[Entries taken from a collection]
************
File: src/rtl/output_reorder_ctrl.sv
// In-order retirement controller for an output ring buffer: allocates tags in issue order,
// accepts out-of-order completions by tag, and releases entries strictly in issue order.
module output_reorder_ctrl #(
  parameter int unsigned NUM_ENTRY = 4,
  localparam int unsigned WIDTH_TAG = $clog2(NUM_ENTRY)
) (
  input  logic                 clock,
  input  logic                 reset,
  input  logic                 I_Clr,
  input  logic                 I_Issue,
  output logic                 O_Issue_Ack,
  output logic [WIDTH_TAG-1:0] O_WTag,
  input  logic                 I_Cmpl,
  input  logic [WIDTH_TAG-1:0] I_Cmpl_Tag,
  output logic                 O_Cmpl_Err,
  output logic                 O_Retire,
  output logic [WIDTH_TAG-1:0] O_RTag,
  input  logic                 I_Retire_Rdy,
  input  logic                 I_Drain,
  output logic                 O_Drained,
  output logic [WIDTH_TAG:0]   O_Count,
  output logic                 O_Full,
  output logic                 O_Empty
);

  // Status bits cover every encodable tag; slots >= NUM_ENTRY are never allocated, so a
  // completion to such a tag always reports an error without a separate range check.
  localparam int unsigned NumSlot = 2 ** WIDTH_TAG;
  localparam logic [WIDTH_TAG-1:0] LastTag = WIDTH_TAG'(NUM_ENTRY - 1);
  localparam logic [WIDTH_TAG:0] FullCount = (WIDTH_TAG + 1)'(NUM_ENTRY);

  typedef enum logic [1:0] {StRun, StDrain, StDone} state_e;

  state_e               state_q, state_d;
  logic [WIDTH_TAG-1:0] wr_ptr_q, wr_ptr_d, rd_ptr_q, rd_ptr_d;
  logic [WIDTH_TAG:0]   count_q, count_d;
  logic [NumSlot-1:0]   alloc_q, alloc_d, done_q, done_d;
  logic                 cmpl_err_q, cmpl_err_d;
  logic                 cmpl_ok, retire_fire;

  assign O_Count     = count_q;
  assign O_Full      = (count_q == FullCount);
  assign O_Empty     = (count_q == '0);
  assign O_Issue_Ack = I_Issue & ~O_Full & (state_q == StRun);
  assign O_WTag      = wr_ptr_q;
  assign O_RTag      = rd_ptr_q;
  assign O_Retire    = ~O_Empty & done_q[rd_ptr_q];
  assign O_Cmpl_Err  = cmpl_err_q;
  assign O_Drained   = (state_q == StDone);

  assign retire_fire = O_Retire & I_Retire_Rdy;
  // Uses pre-edge bits, so completing the tag acked in the same cycle is rejected.
  assign cmpl_ok     = I_Cmpl & alloc_q[I_Cmpl_Tag] & ~done_q[I_Cmpl_Tag];

  always_comb begin
    wr_ptr_d   = wr_ptr_q;
    rd_ptr_d   = rd_ptr_q;
    count_d    = count_q;
    alloc_d    = alloc_q;
    done_d     = done_q;
    cmpl_err_d = I_Cmpl & ~cmpl_ok;
    state_d    = state_q;

    if (O_Issue_Ack) begin
      alloc_d[wr_ptr_q] = 1'b1;
      wr_ptr_d = (wr_ptr_q == LastTag) ? '0 : wr_ptr_q + WIDTH_TAG'(1);
    end
    if (cmpl_ok) begin
      done_d[I_Cmpl_Tag] = 1'b1;
    end
    if (retire_fire) begin
      alloc_d[rd_ptr_q] = 1'b0;
      done_d[rd_ptr_q]  = 1'b0;
      rd_ptr_d = (rd_ptr_q == LastTag) ? '0 : rd_ptr_q + WIDTH_TAG'(1);
    end

    unique case ({O_Issue_Ack, retire_fire})
      2'b10:   count_d = count_q + (WIDTH_TAG + 1)'(1);
      2'b01:   count_d = count_q - (WIDTH_TAG + 1)'(1);
      default: count_d = count_q;
    endcase

    unique case (state_q)
      StRun:   if (I_Drain) state_d = StDrain;
      StDrain: if (O_Empty) state_d = StDone;
      StDone:  state_d = StRun;
      default: state_d = StRun;
    endcase
  end

  always_ff @(posedge clock) begin
    if (reset || I_Clr) begin
      state_q    <= StRun;
      wr_ptr_q   <= '0;
      rd_ptr_q   <= '0;
      count_q    <= '0;
      alloc_q    <= '0;
      done_q     <= '0;
      cmpl_err_q <= 1'b0;
    end else begin
      state_q    <= state_d;
      wr_ptr_q   <= wr_ptr_d;
      rd_ptr_q   <= rd_ptr_d;
      count_q    <= count_d;
      alloc_q    <= alloc_d;
      done_q     <= done_d;
      cmpl_err_q <= cmpl_err_d;
    end
  end

endmodule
************
Lines containing the word "LastTag": how many are there in the data above? Reply with only that number.

3